If you've driven down First Avenue lately, you may have noticed a massive silver submarine where El Mezón del Cobre used to be. It's not a mirage: The structure is actually a new restaurant by Benjamín Galaz, the owner of BK Carne Asada and Hot Dogs.
The restaurant is called El Berraco, which according to Galaz is a Colombian term similar to the word "badass" in English. When it opens in a couple weeks, El Berraco will serve seafood from countries along an old Pacific Ocean submarine route that skimmed the coasts of Colombia, Peru, Costa Rica, Mexico and more.
To develop the menu, Galaz brought up chef Claudia Lopez Burquez of Girasole restaurant in Hermosillo, Sonora. She's put together a playful mishmash of casual dishes a'la BK as well as more colorful gourmet fare.
Highlights include fried octopus tacos, whole coconuts stuffed with shrimp and a "Ceviche Route" appetizer with side-by-side ceviches from Peru, Colombia and Mexico. There's plenty of oyster and shrimp and even a whole grilled octopus, but you'll also see Sonoran dishes like bacon-wrapped guero peppers stuffed with smoked marlin.
There will also be a full bar, with 20 beers on tap and more than 40 bottled beers from Mexico and all over South America. (In case you were wondering, the legendary BK michelada will get an upgrade with fresh shrimp and seafood options.) The restaurant will stay open until 1 a.m. Thursdays through Saturdays, and midnight the rest of the week.
"I've been in the food industry for 25 years," Galaz, who is from Tucson and Sonora, said. "I started with hot dogs, then selling carne asada tacos. Now we're trying to come up with a new concept."
Galaz said he's spent the past year and a half working on El Berraco, and even set up his own welding workshop in the process. The skilled welder performed much of the remodeling work himself, which included making port hole windows and covering the building with stainless steel paneling. The inside of the building looks like a cross between a Mariscos Chihuahua restaurant and the submarine scene from "Titanic," with colorful benches and moody dark neon lighting.

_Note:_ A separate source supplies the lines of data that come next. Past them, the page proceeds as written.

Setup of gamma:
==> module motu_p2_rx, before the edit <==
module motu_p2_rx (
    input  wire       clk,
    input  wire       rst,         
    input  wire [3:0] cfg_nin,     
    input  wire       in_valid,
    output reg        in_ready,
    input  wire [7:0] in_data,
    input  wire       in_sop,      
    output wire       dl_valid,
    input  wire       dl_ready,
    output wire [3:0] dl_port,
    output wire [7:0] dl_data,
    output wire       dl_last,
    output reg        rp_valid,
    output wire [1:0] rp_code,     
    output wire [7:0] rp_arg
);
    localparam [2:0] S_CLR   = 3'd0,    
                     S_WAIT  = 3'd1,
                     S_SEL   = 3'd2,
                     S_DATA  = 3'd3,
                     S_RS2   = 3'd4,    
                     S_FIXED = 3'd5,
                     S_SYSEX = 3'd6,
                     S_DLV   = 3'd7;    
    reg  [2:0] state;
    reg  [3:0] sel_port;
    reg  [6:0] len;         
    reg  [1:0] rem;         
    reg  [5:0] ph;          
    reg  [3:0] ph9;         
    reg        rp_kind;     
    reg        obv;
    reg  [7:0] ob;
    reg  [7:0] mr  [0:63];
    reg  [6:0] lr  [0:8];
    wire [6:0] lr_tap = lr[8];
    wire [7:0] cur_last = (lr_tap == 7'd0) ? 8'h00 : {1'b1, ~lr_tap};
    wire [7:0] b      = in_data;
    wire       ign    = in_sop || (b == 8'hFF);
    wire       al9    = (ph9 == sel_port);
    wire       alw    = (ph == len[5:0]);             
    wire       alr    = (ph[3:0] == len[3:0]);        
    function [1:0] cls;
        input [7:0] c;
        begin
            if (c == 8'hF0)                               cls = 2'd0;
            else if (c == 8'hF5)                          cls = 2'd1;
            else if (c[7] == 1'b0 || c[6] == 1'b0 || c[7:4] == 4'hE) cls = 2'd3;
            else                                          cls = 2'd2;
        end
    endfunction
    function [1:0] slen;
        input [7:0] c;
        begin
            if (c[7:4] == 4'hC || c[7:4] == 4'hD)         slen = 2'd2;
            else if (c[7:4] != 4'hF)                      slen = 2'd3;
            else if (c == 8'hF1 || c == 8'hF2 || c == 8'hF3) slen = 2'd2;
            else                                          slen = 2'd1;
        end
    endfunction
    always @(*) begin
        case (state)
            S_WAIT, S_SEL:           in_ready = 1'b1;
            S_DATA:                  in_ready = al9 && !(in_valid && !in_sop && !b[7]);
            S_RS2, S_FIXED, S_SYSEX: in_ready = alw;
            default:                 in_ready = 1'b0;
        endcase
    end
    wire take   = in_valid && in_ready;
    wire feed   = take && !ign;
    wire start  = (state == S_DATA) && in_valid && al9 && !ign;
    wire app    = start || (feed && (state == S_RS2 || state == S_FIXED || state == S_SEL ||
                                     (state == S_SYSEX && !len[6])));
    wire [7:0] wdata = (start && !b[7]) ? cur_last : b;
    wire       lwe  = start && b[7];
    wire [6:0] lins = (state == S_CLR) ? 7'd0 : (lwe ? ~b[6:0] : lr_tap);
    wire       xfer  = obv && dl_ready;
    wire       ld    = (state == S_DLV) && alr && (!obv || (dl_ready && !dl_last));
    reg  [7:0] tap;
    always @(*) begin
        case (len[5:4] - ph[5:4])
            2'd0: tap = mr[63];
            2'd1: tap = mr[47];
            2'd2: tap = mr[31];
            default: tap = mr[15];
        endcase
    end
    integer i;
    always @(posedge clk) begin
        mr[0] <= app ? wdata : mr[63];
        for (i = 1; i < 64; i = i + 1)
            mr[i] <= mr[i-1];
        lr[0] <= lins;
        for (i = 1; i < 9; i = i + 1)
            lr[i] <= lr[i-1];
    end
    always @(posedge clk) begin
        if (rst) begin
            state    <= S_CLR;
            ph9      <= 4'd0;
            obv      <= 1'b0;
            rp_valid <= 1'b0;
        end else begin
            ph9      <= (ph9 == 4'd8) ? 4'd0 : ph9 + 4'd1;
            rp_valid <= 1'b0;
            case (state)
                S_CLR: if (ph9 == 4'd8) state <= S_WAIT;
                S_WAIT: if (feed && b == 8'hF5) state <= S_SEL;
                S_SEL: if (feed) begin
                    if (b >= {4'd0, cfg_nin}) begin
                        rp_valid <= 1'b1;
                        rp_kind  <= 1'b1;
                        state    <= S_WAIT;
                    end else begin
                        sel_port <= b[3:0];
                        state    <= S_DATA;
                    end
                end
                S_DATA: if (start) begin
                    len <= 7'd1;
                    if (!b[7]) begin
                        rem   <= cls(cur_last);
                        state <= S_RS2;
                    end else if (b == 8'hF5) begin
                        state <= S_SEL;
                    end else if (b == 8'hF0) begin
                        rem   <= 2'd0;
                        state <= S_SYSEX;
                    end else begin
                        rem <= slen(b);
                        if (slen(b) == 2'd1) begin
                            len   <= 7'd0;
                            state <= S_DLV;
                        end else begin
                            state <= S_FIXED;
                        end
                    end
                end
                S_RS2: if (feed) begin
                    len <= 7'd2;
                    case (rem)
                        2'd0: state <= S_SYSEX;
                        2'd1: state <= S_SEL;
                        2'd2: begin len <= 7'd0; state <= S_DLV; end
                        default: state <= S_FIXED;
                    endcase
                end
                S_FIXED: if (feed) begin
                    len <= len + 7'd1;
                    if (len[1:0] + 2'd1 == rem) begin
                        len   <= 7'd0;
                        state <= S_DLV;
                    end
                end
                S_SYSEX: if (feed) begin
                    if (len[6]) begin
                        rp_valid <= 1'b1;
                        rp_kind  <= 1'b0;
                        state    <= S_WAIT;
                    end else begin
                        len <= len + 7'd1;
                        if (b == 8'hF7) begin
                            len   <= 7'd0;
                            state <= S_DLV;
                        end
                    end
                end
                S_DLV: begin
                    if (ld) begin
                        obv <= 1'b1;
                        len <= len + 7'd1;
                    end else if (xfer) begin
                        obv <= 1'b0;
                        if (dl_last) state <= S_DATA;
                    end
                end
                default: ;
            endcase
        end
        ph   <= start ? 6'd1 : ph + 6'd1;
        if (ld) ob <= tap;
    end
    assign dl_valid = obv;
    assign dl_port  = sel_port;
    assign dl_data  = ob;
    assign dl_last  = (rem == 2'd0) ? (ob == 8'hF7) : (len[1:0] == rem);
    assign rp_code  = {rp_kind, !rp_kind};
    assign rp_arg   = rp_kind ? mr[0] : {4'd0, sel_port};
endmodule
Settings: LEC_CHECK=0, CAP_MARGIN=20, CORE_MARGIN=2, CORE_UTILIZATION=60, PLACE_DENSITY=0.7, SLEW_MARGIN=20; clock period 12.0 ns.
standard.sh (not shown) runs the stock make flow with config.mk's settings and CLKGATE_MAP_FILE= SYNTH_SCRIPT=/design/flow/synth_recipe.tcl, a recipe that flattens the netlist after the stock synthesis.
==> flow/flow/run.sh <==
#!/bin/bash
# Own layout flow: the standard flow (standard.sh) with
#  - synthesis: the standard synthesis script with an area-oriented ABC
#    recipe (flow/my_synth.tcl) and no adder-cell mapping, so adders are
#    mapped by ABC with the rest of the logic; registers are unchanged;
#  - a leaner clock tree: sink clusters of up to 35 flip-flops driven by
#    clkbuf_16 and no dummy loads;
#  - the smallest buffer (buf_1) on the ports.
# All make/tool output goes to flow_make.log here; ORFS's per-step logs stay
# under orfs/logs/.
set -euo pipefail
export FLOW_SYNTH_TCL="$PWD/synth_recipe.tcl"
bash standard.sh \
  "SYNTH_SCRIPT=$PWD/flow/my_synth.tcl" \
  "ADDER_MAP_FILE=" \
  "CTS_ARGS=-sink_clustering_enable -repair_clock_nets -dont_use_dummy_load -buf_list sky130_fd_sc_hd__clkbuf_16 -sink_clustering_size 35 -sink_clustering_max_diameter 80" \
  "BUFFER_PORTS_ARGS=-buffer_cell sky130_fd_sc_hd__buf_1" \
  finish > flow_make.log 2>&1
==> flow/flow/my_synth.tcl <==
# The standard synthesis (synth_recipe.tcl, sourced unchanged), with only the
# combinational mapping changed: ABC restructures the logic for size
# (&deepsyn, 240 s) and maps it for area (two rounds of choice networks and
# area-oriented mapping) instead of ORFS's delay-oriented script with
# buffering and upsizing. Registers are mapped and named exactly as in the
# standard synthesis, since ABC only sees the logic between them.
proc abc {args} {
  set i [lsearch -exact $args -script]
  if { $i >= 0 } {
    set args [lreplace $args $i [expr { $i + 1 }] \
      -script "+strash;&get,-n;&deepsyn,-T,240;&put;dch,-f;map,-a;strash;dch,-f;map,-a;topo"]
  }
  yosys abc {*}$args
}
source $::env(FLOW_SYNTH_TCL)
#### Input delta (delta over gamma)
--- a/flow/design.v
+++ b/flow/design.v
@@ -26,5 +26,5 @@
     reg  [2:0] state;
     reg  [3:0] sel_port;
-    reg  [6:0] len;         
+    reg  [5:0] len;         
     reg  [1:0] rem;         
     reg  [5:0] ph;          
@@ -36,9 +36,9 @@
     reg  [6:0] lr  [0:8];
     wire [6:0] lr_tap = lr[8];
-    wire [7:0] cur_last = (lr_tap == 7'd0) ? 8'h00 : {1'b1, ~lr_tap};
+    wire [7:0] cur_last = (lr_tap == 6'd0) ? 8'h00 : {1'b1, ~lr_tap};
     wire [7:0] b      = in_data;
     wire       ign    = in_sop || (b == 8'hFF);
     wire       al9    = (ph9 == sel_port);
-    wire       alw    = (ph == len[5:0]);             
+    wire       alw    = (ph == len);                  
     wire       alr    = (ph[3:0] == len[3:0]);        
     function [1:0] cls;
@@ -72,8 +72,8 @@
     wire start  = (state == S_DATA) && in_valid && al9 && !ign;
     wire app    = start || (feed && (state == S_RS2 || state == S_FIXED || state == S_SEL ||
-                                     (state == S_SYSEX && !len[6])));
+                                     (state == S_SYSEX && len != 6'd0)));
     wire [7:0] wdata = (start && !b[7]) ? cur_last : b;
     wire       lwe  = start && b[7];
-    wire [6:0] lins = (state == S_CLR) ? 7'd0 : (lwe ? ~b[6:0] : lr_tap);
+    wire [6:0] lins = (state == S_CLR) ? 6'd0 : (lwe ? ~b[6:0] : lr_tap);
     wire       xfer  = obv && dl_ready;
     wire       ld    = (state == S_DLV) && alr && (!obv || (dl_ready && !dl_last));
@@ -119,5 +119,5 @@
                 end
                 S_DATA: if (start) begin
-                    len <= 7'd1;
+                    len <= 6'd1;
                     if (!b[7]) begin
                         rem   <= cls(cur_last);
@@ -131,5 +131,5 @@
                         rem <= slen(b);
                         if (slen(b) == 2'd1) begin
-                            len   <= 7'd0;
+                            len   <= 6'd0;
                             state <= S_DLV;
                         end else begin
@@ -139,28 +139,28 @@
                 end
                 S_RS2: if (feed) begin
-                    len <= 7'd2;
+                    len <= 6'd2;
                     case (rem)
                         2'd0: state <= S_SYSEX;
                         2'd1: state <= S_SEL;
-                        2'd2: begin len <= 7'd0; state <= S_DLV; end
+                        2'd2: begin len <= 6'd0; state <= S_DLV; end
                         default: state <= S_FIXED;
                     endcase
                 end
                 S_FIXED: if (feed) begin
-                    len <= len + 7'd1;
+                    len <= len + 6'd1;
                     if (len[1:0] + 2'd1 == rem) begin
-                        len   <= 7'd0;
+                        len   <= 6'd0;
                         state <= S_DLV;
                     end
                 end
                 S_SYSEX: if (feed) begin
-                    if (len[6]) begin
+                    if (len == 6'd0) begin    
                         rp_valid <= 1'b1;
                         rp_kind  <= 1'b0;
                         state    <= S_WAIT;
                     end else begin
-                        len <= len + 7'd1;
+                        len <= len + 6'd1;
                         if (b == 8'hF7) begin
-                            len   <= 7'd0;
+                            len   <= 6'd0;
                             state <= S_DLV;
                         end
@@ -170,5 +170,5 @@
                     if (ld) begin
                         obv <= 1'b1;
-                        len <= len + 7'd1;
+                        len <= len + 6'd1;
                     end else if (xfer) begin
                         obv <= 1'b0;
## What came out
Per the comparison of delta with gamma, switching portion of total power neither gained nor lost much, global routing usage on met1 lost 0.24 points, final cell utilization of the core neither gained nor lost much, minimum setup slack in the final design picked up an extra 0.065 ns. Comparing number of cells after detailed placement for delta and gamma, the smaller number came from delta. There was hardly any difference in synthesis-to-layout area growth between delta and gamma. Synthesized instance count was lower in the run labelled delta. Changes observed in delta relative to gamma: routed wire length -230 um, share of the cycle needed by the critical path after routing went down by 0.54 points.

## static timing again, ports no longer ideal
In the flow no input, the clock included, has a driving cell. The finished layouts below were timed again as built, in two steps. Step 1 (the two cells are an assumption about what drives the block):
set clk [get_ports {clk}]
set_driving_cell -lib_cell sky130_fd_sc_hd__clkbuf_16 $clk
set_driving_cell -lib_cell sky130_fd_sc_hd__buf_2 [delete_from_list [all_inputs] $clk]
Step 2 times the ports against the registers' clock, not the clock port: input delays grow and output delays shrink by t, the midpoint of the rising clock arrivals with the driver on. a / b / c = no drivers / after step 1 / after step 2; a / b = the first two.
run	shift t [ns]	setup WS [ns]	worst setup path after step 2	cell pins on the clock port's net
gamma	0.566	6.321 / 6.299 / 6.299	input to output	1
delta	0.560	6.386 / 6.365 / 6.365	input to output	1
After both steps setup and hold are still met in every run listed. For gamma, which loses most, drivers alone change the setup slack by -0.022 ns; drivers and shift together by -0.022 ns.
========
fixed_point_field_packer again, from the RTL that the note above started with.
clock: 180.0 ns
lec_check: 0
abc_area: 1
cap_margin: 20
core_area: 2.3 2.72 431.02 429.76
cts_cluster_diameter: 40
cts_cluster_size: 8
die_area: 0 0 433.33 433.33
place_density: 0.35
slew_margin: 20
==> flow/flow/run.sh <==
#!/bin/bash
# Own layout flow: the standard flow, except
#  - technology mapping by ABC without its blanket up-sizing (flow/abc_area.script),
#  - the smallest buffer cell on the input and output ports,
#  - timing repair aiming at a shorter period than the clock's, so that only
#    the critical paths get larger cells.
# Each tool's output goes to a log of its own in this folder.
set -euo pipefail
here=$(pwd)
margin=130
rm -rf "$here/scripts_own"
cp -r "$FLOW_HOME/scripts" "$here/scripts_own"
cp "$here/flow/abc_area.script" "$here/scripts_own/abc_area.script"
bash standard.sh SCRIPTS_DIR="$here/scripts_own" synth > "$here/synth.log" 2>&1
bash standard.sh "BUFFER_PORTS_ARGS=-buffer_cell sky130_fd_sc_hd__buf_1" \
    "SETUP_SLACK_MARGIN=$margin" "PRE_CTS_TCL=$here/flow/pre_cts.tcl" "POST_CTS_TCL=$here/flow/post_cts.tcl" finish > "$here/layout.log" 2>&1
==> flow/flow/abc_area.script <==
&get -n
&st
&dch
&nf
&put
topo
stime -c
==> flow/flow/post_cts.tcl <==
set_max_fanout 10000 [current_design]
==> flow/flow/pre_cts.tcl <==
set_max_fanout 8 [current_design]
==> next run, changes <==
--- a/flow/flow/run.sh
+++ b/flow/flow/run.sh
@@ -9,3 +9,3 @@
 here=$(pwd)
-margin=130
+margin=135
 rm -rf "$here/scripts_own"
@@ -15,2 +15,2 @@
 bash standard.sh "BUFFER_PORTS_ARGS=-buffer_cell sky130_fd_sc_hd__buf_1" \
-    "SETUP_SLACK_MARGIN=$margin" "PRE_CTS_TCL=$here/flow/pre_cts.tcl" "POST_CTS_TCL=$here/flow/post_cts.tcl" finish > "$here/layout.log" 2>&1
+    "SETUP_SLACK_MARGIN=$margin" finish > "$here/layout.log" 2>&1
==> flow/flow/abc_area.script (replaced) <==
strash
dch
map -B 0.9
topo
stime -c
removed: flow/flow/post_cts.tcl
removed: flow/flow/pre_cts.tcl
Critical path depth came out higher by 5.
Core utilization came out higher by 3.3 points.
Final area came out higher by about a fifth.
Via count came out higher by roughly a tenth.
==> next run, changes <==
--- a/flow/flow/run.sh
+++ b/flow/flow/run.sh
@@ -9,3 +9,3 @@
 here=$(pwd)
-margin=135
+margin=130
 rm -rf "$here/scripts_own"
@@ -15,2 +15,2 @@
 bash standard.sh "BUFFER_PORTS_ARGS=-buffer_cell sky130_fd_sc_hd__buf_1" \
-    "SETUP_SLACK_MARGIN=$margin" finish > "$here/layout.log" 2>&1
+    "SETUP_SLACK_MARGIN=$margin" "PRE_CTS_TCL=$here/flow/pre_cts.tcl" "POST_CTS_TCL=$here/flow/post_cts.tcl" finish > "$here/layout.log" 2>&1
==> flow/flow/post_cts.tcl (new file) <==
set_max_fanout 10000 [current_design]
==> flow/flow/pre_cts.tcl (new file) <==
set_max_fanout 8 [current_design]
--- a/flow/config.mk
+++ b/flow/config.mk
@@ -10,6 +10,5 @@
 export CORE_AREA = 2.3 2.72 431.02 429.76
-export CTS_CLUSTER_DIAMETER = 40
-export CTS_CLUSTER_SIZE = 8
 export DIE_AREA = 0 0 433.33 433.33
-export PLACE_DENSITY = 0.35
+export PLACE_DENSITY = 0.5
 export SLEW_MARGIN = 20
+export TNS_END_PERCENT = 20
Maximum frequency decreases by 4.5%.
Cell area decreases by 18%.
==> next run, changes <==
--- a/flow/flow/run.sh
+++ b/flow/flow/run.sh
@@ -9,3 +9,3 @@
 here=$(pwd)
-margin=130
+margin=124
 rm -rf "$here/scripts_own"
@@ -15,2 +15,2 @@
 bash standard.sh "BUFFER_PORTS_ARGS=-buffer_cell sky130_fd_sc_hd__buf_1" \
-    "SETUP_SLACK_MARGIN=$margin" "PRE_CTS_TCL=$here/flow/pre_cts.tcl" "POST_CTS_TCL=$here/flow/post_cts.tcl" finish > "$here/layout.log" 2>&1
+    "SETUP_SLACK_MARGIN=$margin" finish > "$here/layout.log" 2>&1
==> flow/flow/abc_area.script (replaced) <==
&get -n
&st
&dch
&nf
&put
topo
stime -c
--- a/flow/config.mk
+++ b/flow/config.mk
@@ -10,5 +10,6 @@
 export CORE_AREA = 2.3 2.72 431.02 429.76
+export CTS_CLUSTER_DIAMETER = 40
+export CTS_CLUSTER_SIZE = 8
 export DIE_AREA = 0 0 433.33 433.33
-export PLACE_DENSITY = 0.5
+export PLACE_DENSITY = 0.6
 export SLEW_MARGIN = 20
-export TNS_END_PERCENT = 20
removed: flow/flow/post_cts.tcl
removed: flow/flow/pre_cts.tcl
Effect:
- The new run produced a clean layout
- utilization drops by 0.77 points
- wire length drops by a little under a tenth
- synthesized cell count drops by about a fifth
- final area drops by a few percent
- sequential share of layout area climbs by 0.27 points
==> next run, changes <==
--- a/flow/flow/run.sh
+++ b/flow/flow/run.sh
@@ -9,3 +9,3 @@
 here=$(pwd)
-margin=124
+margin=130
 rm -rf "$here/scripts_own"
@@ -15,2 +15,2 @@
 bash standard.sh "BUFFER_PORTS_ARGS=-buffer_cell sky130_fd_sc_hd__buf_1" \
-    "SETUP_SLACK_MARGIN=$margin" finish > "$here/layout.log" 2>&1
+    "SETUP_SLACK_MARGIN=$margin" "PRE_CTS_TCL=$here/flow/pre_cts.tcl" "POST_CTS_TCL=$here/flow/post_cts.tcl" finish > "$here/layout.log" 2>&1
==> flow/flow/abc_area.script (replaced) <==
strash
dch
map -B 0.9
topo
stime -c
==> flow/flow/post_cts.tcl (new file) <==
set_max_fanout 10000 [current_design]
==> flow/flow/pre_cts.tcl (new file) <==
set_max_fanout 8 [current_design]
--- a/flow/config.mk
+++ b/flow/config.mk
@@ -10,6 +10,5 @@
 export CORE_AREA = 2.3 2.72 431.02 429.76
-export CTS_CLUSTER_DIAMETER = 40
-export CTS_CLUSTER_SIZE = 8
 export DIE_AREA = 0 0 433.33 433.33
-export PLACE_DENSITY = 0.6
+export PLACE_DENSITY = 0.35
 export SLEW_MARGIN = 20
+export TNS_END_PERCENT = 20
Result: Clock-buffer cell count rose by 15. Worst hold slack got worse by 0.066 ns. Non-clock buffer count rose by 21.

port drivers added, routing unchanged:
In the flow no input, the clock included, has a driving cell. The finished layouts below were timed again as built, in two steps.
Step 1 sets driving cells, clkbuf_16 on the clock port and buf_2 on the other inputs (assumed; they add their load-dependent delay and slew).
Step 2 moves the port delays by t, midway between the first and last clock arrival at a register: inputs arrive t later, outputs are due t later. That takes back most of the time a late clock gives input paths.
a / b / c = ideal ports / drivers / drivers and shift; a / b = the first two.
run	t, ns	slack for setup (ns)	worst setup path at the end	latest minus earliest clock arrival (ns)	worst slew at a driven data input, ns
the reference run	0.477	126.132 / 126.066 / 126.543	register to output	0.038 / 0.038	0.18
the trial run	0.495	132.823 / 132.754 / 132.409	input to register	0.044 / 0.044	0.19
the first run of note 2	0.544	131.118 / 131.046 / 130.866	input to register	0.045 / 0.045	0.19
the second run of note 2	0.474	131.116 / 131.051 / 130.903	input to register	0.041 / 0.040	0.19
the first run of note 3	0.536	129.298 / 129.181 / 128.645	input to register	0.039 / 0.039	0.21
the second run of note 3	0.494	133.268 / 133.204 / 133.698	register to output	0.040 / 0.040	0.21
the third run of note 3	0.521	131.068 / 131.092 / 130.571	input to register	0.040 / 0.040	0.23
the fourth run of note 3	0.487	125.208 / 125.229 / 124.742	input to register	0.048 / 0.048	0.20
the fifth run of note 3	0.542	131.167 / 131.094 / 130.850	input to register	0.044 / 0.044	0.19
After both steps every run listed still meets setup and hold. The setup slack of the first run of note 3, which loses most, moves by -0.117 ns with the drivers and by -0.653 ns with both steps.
This is an optimization exercise on Yosys and OpenROAD, whose aim is small area, a short achievable clock period and few clock cycles, not a production implementation. Only simulation tests tie the RTL to the original design; equivalence was not proved.

==> flow/design.v (excerpt) <==
module h1_parser (
    input  wire        clk,
    input  wire        rst,
    input  wire        cmd_valid,
    output wire        cmd_ready,
    input  wire [15:0] cmd_len,
    input  wire [31:0] cmd_seed,
    input  wire [2:0]  cmd_crc_len,
    input  wire        din_valid,
    output wire        din_ready,
    input  wire [31:0] din_data,
    output wire        rsp_valid,
    input  wire        rsp_ready,
    output wire [2:0]  rsp_status,
    output wire [2:0]  rsp_kind,
    output wire [31:0] rsp_w0,
    output wire [31:0] rsp_w1,
    output wire [31:0] rsp_w2,
    output wire [31:0] rsp_w3,
    output wire [15:0] rsp_h,
    output wire [7:0]  rsp_b0,
    output wire [7:0]  rsp_b1
);
    localparam [2:0] ST_OK = 3'd0, ST_UNKNOWN = 3'd1, ST_TRUNCATED = 3'd2,
                     ST_CRC = 3'd3, ST_TRAILING = 3'd4, ST_MALFORMED = 3'd5;
    localparam [2:0] K_SREQ = 3'd0, K_SREP = 3'd1, K_PING = 3'd2, K_OOO = 3'd3,
                     K_ACK = 3'd4, K_DATA = 3'd5, K_FRAG = 3'd6, K_MULTI = 3'd7;
    localparam [1:0] M_PFX = 2'd0, M_OPC = 2'd1, M_L4 = 2'd2, M_L4B = 2'd3;
    reg         hv;          
  ...
Size: about 410 flip-flops, ~260 I/O pins, roughly 27000 um2 of cells after synthesis.
Settings: LEC_CHECK=0, CAP_MARGIN=20, CORE_MARGIN=2, CORE_UTILIZATION=40, PLACE_DENSITY=0.6, SETUP_SLACK_MARGIN=2.0, SLEW_MARGIN=20, SYNTH_HIERARCHICAL=1, SYNTH_MINIMUM_KEEP_SIZE=0; clock period 5.5 ns.
run.sh (not shown) runs the stock make flow with config.mk's settings and CLKGATE_MAP_FILE= SYNTH_SCRIPT=/design/flow/synth_recipe.tcl, a recipe that flattens the netlist after the stock synthesis.
The baseline produced a clean layout.
Testbench counts at the start, summed over its fixed seeds: cycles 59,858.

When it's done, the dining room will also feature a wall-length digital fish tank, hand-drawn submarine posters and deep sea divers' helmets on the walls. Galaz says if the concept is successful, he plans to make it into a national franchise.
In other BK news:
Don't give up hope! Plans are still on for a downtown-area BK, just not until 2017. Galaz said he's got a large property at East 19th Street and South Park Avenue, which he plans to turn into a full-scale restaurant and bar after he finishes El Berraco.